**** Listed entries
### config.mk
export PLATFORM = sky130hd
export DESIGN_NAME = tuner_i2c_slave
export DESIGN_NICKNAME = d
export VERILOG_FILES = /design/src/rtl/tuner_i2c_pkg.sv /design/src/rtl/i2c_line_sync.sv /design/src/rtl/i2c_byte_rx.sv /design/src/rtl/tuner_ctl_regs.sv /design/src/rtl/tuner_i2c_slave.sv
export SDC_FILE = /design/constraint.sdc
export NUM_CORES = 1
export LEC_CHECK = 0
export BUFFER_PORTS_ARGS = -buffer_cell sky130_fd_sc_hd__buf_4
export CAP_MARGIN = 20
export CORE_UTILIZATION = 56
export CTS_CLUSTER_SIZE = 8
export DETAILED_ROUTE_END_ITERATION = 10
export PLACE_DENSITY = 0.78
export SKIP_LAST_GASP = 1
export SLEW_MARGIN = 5
export SYNTH_ARGS = -nofsm -noshare
export SYNTH_HDL_FRONTEND = slang
export SYNTH_SLANG_ARGS = --single-unit
### constraint.sdc
create_clock -name clk -period 1.73 [get_ports clk]
set_input_delay 0.0865 -clock clk [delete_from_list [all_inputs] [get_ports clk]]
set_output_delay 0.0865 -clock clk [all_outputs]
set_load 0.1 [all_outputs]
### src/rtl/tuner_i2c_pkg.sv
package tuner_i2c_pkg;
  localparam int DIV_W      = 15;
  localparam int BYTE_W     = 8;
  localparam int STRAP_W    = 2;
  localparam int ADDR_W     = 7;
  localparam int FIXED_W    = ADDR_W - STRAP_W;
  localparam logic [FIXED_W-1:0] ADDR_FIXED = 5'b11000;

  localparam int SEL_BIT     = 7;
  localparam int PUMP_BIT    = 6;
  localparam int CY_BIT      = 5;
  localparam int HIZ_BIT     = 4;
  localparam int TOFF_BIT    = 0;
  localparam int GP_BIT      = 7;
  localparam int BAND_B_BIT  = 1;
  localparam int BAND_A_BIT  = 0;

  typedef enum logic [2:0] {
    RX_IDLE,
    RX_BITS,
    RX_HOLD,
    RX_ACK,
    RX_IGNORE
  } rx_state_t;

  typedef struct packed {
    logic pump_hi;
    logic test_cy;
    logic test_hiz;
    logic tune_off;
    logic gp_out;
    logic band_b;
    logic band_a;
  } ctl_t;
endpackage

### src/rtl/i2c_line_sync.sv
module i2c_line_sync #(
  parameter int SYNC_STAGES = 2
) (
  input  logic clk,
  input  logic rst_n,
  input  logic scl_i,
  input  logic sda_i,
  output logic scl_q,
  output logic sda_q,
  output logic scl_rise,
  output logic scl_fall,
  output logic start_evt,
  output logic stop_evt
);
  logic [SYNC_STAGES-1:0] scl_sh;
  logic [SYNC_STAGES-1:0] sda_sh;
  logic scl_p, sda_p;

  genvar g;
  generate
    for (g = 0; g < SYNC_STAGES; g++) begin : g_stage
      if (g == 0) begin : g_first
        always_ff @(posedge clk or negedge rst_n) begin
          if (!rst_n) begin
            scl_sh[0] <= 1'b1;
            sda_sh[0] <= 1'b1;
          end else begin
            scl_sh[0] <= scl_i;
            sda_sh[0] <= sda_i;
          end
        end
      end else begin : g_next
        always_ff @(posedge clk or negedge rst_n) begin
          if (!rst_n) begin
            scl_sh[g] <= 1'b1;
            sda_sh[g] <= 1'b1;
          end else begin
            scl_sh[g] <= scl_sh[g-1];
            sda_sh[g] <= sda_sh[g-1];
          end
        end
      end
    end
  endgenerate

  assign scl_q = scl_sh[SYNC_STAGES-1];
  assign sda_q = sda_sh[SYNC_STAGES-1];

  always_ff @(posedge clk or negedge rst_n) begin
    if (!rst_n) begin
      scl_p <= 1'b1;
      sda_p <= 1'b1;
    end else begin
      scl_p <= scl_q;
      sda_p <= sda_q;
    end
  end

  // SCL must be high in both samples, so a simultaneous change is no event
  assign scl_rise  = scl_q & ~scl_p;
  assign scl_fall  = ~scl_q & scl_p;
  assign start_evt = scl_q & scl_p & sda_p & ~sda_q;
  assign stop_evt  = scl_q & scl_p & ~sda_p & sda_q;
endmodule
`src/rtl/gpio_irq_pkg.sv`:
```
package gpio_irq_pkg;

  typedef enum logic [1:0] {
    RD_NONE  = 2'd0,
    RD_CAUSE = 2'd1,
    RD_EMASK = 2'd2,
    RD_LMASK = 2'd3
  } rdSel_e;

  typedef struct packed {
    logic   wrCause;
    logic   wrEdgeMask;
    logic   wrLevelMask;
    rdSel_e rdSel;
  } ctlStrobes_t;

endpackage

```
`src/rtl/gpio_irq_ctrl.sv`:
```
module gpio_irq_ctrl
  import gpio_irq_pkg::*;
#(
  parameter int ADDR_W   = 8,
  parameter int MASK_OFS = 32
) (
  input  logic              busWrEn,
  input  logic [ADDR_W-1:0] busAddr,
  output ctlStrobes_t       strobes
);

  localparam int CAUSE_ADDR = 'h14;
  localparam int EMASK_ADDR = 'h18 + MASK_OFS;
  localparam int LMASK_ADDR = 'h1C + MASK_OFS;

  logic hitCause, hitEdgeMask, hitLevelMask;

  assign hitCause     = (busAddr == ADDR_W'(CAUSE_ADDR));
  assign hitEdgeMask  = (busAddr == ADDR_W'(EMASK_ADDR));
  assign hitLevelMask = (busAddr == ADDR_W'(LMASK_ADDR));

  always_comb begin
    strobes.wrCause     = busWrEn && hitCause;
    strobes.wrEdgeMask  = busWrEn && hitEdgeMask;
    strobes.wrLevelMask = busWrEn && hitLevelMask;
    if (hitCause)
      strobes.rdSel = RD_CAUSE;
    else if (hitEdgeMask)
      strobes.rdSel = RD_EMASK;
    else if (hitLevelMask)
      strobes.rdSel = RD_LMASK;
    else
      strobes.rdSel = RD_NONE;
  end

endmodule

```
`src/rtl/gpio_irq_datapath.sv`:
```
module gpio_irq_datapath
  import gpio_irq_pkg::*;
#(
  parameter int NUM_PINS   = 32,
  parameter int GROUP_SIZE = 8
) (
  input  logic                           clk,
  input  logic                           rstN,
  input  logic [NUM_PINS-1:0]            pinLevel,
  input  ctlStrobes_t                    strobes,
  input  logic [NUM_PINS-1:0]            busWrData,
  output logic [NUM_PINS-1:0]            busRdData,
  output logic [NUM_PINS/GROUP_SIZE-1:0] irqOut
);

  localparam int NUM_GROUPS = NUM_PINS / GROUP_SIZE;

  logic [NUM_PINS-1:0]   prevLevel, causeQ, edgeMaskQ, levelMaskQ;
  logic [NUM_PINS-1:0]   riseVec, keepVec, pinReq;
  logic                  seeded;
  logic [NUM_GROUPS-1:0] grpReq, irqQ;

  // rising edge only once the history register holds a real sample
  assign riseVec = pinLevel & ~prevLevel & {NUM_PINS{seeded}};
  // write-zero-to-clear: a written 1 keeps the bit
  assign keepVec = strobes.wrCause ? busWrData : {NUM_PINS{1'b1}};
  assign pinReq  = (pinLevel & levelMaskQ) | (causeQ & edgeMaskQ);

  for (genvar g = 0; g < NUM_GROUPS; g++) begin : g_group
    assign grpReq[g] = |pinReq[g*GROUP_SIZE +: GROUP_SIZE];
  end

  always_ff @(posedge clk or negedge rstN) begin
    if (!rstN) begin
      prevLevel  <= '0;
      seeded     <= 1'b0;
      causeQ     <= '0;
      edgeMaskQ  <= '0;
      levelMaskQ <= '0;
      irqQ       <= '0;
    end else begin
      prevLevel <= pinLevel;
      seeded    <= 1'b1;
      // new edge has priority over a clear in the same cycle
      causeQ    <= (causeQ & keepVec) | riseVec;
      if (strobes.wrEdgeMask)
        edgeMaskQ <= busWrData;
      if (strobes.wrLevelMask)
        levelMaskQ <= busWrData;
      irqQ <= grpReq;
    end
  end

  always_comb begin
    case (strobes.rdSel)
      RD_CAUSE: busRdData = causeQ;
      RD_EMASK: busRdData = edgeMaskQ;
      RD_LMASK: busRdData = levelMaskQ;
      default:  busRdData = '0;
    endcase
  end

  assign irqOut = irqQ;


  edge_latch_chk: assert property (@(posedge clk) disable iff (!rstN)
    (|riseVec) |=> ((causeQ & $past(riseVec)) == $past(riseVec)));


  cause_origin_chk: assert property (@(posedge clk) disable iff (!rstN)
    1'b1 |=> ((causeQ & ~$past(causeQ) & ~$past(riseVec)) == '0));


  cause_hold_chk: assert property (@(posedge clk) disable iff (!rstN)
    !strobes.wrCause |=> ((causeQ & $past(causeQ)) == $past(causeQ)));


  irq_drop_chk: assert property (@(posedge clk) disable iff (!rstN)
    (pinReq == '0) |=> (irqQ == '0));


  irq_raise_chk: assert property (@(posedge clk) disable iff (!rstN)
    (|pinReq) |=> (|irqQ));


  one_target_chk: assert property (@(posedge clk) disable iff (!rstN)
    $onehot0({strobes.wrCause, strobes.wrEdgeMask, strobes.wrLevelMask}));

endmodule

```
`src/rtl/gpio_irq_agg.sv`:
```
module gpio_irq_agg
  import gpio_irq_pkg::*;
#(
  parameter int NUM_PINS   = 32,
  parameter int GROUP_SIZE = 8,
  parameter int ADDR_W     = 8,
  parameter int MASK_OFS   = 32
) (
  input  logic                           clk,
  input  logic                           rstN,
  input  logic [NUM_PINS-1:0]            pinLevel,
  input  logic                           busWrEn,
  input  logic [ADDR_W-1:0]              busAddr,
  input  logic [NUM_PINS-1:0]            busWrData,
  output logic [NUM_PINS-1:0]            busRdData,
  output logic [NUM_PINS/GROUP_SIZE-1:0] irqOut
);

  ctlStrobes_t strobes;

  gpio_irq_ctrl #(
    .ADDR_W  (ADDR_W),
    .MASK_OFS(MASK_OFS)
  ) u_ctrl (
    .busWrEn(busWrEn),
    .busAddr(busAddr),
    .strobes(strobes)
  );

  gpio_irq_datapath #(
    .NUM_PINS  (NUM_PINS),
    .GROUP_SIZE(GROUP_SIZE)
  ) u_dp (
    .clk      (clk),
    .rstN     (rstN),
    .pinLevel (pinLevel),
    .strobes  (strobes),
    .busWrData(busWrData),
    .busRdData(busRdData),
    .irqOut   (irqOut)
  );

endmodule

```
`config.mk`:
```
export PLATFORM = sky130hd
export DESIGN_NAME = gpio_irq_agg
export DESIGN_NICKNAME = d
export VERILOG_FILES = /design/src/rtl/gpio_irq_pkg.sv /design/src/rtl/gpio_irq_ctrl.sv /design/src/rtl/gpio_irq_datapath.sv /design/src/rtl/gpio_irq_agg.sv
export SDC_FILE = /design/constraint.sdc
export NUM_CORES = 1
export LEC_CHECK = 0
export BUFFER_PORTS_ARGS = -buffer_cell sky130_fd_sc_hd__buf_4
export CAP_MARGIN = 25
export CORE_MARGIN = 1.5
export CORE_UTILIZATION = 60
export CTS_BUF_LIST = sky130_fd_sc_hd__clkbuf_4 sky130_fd_sc_hd__clkbuf_8 sky130_fd_sc_hd__clkbuf_16
export DETAILED_ROUTE_END_ITERATION = 16
export GPL_TIMING_DRIVEN = 0
export HOLD_SLACK_MARGIN = 0.15
export PLACE_DENSITY = 0.91
export SLEW_MARGIN = 0
export SYNTH_ARGS = -nofsm -noshare
export SYNTH_HDL_FRONTEND = slang
export SYNTH_SLANG_ARGS = --single-unit
```
`constraint.sdc`:
```
create_clock -name clk -period 3.2 [get_ports clk]
set_input_delay 0.64 -clock clk [delete_from_list [all_inputs] [get_ports clk]]
set_output_delay 0.64 -clock clk [all_outputs]
set_load 0.02 [all_outputs]
```
==> qor.txt, run 1 <==
clock sink total: 133
vias after detailed routing: 5031
static leakage power: 3.61 nW
crit path max fanout: 10
Chip Height: 104 um
Boundary Pins: 111
master of the slowest instance on the critical path: sky130_fd_sc_hd__or4_4
initial core utilization: 0.622
category of the worst setup path capture point: output pin
number of buffers and inverters on the critical path: 3
Synth Area per Inst: 12.9 um^2
total CTS buffers: 17
number of iterations in the first detailed-routing pass: 5
final number of hold-violating endpoints: 0
number of core rows: 36
buffer type at the clock tree root: sky130_fd_sc_hd__clkbuf_8
share of the yosys chip area belonging to registers: 0.545
Syn Nets: 549
largest area contributor in the synthesized netlist: sky130_fd_sc_hd__dfrtp_1
Routed Wire Length: 18100 um
fraction of layout cells with a size suffix above 1: 0.359
critical path data required time: 2.56 ns
CP Class: input pin to output pin
status: completed
largest stage delay on the critical path: 0.56 ns
via density per instance: 6.70
cell chain of the critical path: buf_4 -> or4_4 -> nor4b_4 -> clkbuf_2 -> o2bb2ai_1 -> buf_4
core area: 0.00982 mm^2
final weighted congestion in routability-driven placement: 0.900
top post-synthesis cells by area: sky130_fd_sc_hd__dfrtp_1 (55%), sky130_fd_sc_hd__mux2_4 (7.4%), sky130_fd_sc_hd__mux2_2 (6.3%), sky130_fd_sc_hd__a32o_1 (4.9%), sky130_fd_sc_hd__o2bb2ai_1 (4.9%)
Clock Latency Late Sink: 0.54 ns
post-synth top area share: 0.545
cell with the most instances after synthesis: sky130_fd_sc_hd__dfrtp_1
final clock skew: 0.00688 ns
max-cap violation count: 0
first-pass GRT wire length: 28500 um
die footprint: 0.0108 mm^2
kind of path behind the tightest hold check: input pin to flip-flop
count of state elements after synthesis: 133
final critical delay including setup and external delays: 3.06 ns
dominant synthesized flop cell: sky130_fd_sc_hd__dfrtp_1
CTS tree: built
RSZ-0062 raised after global routing: false
Critical Path AT: 2.42 ns
post-route setup TNS: 0 ns
final worst setup slack: 0.142 ns
Setup WS pre-CTS: -0.238 ns
cell family contributing the most delay on the critical path: simple AND/OR/NAND/NOR gates
maximum number of pins on one net before global-route repair: 68
layout overhead on the synthesized area: 27.9%
number of DRC markers in iteration 0: 441
final-stage net count: 680
Crit path top cell by count: sky130_fd_sc_hd__buf_4
average wire per cell in the routed design: 24.1 um
Netlist Area Pre-Place: 0.00611 mm^2
number of flops mapped to enable cells by yosys: 0
count of port buffers added during placement: 110
n_diodes: 0
commonest cells in the netlist: sky130_fd_sc_hd__dfrtp_1 (133), sky130_fd_sc_hd__nand4_1 (36), sky130_fd_sc_hd__mux2_2 (34), sky130_fd_sc_hd__o2bb2ai_1 (34)
setup violators final: 0
worst relative slew slack: 0.496
deepest level of the CTS H-tree: 4
antenna violation net count after detailed routing: 0
count of yosys warnings during synthesis: 0
Post-CTS Repair Setup Buffers: 0
post-synthesis cell count: 474
power density of the placed cells: 560 mW/mm^2
number of antenna violations at the first check in global routing: 0
total count of max-transition violations in the final report: 0
Final Cycle Share: 0.956
FMAX: 327 MHz
vias in the first global route: 5310
overall fraction of global-route tracks in use: 0.347
startpoint kind of the worst setup timing path: input pin
aggregate global routing overflow: 0
number of different library cells in the post-synthesis netlist: 25
DP Wirelength: 11800 um
Post-synth ARST share: 1.00
Post-route DRC: 0
Die Wd: 104 um
transition time at the pin with the least slew margin: 0.755 ns
number of buffers on the longest clock path: 2
clock-pin transition on the worst setup and hold timing paths: 0.06 ns
worst vdd ir: 0.533 mV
********
Task goal: Copy the records above exactly, beginning at the line that contains "count of state elements after synthesis: 133" and stopping after the line that contains "maximum number of".

Written answer:
count of state elements after synthesis: 133
final critical delay including setup and external delays: 3.06 ns
dominant synthesized flop cell: sky130_fd_sc_hd__dfrtp_1
CTS tree: built
RSZ-0062 raised after global routing: false
Critical Path AT: 2.42 ns
post-route setup TNS: 0 ns
final worst setup slack: 0.142 ns
Setup WS pre-CTS: -0.238 ns
cell family contributing the most delay on the critical path: simple AND/OR/NAND/NOR gates
maximum number of pins on one net before global-route repair: 68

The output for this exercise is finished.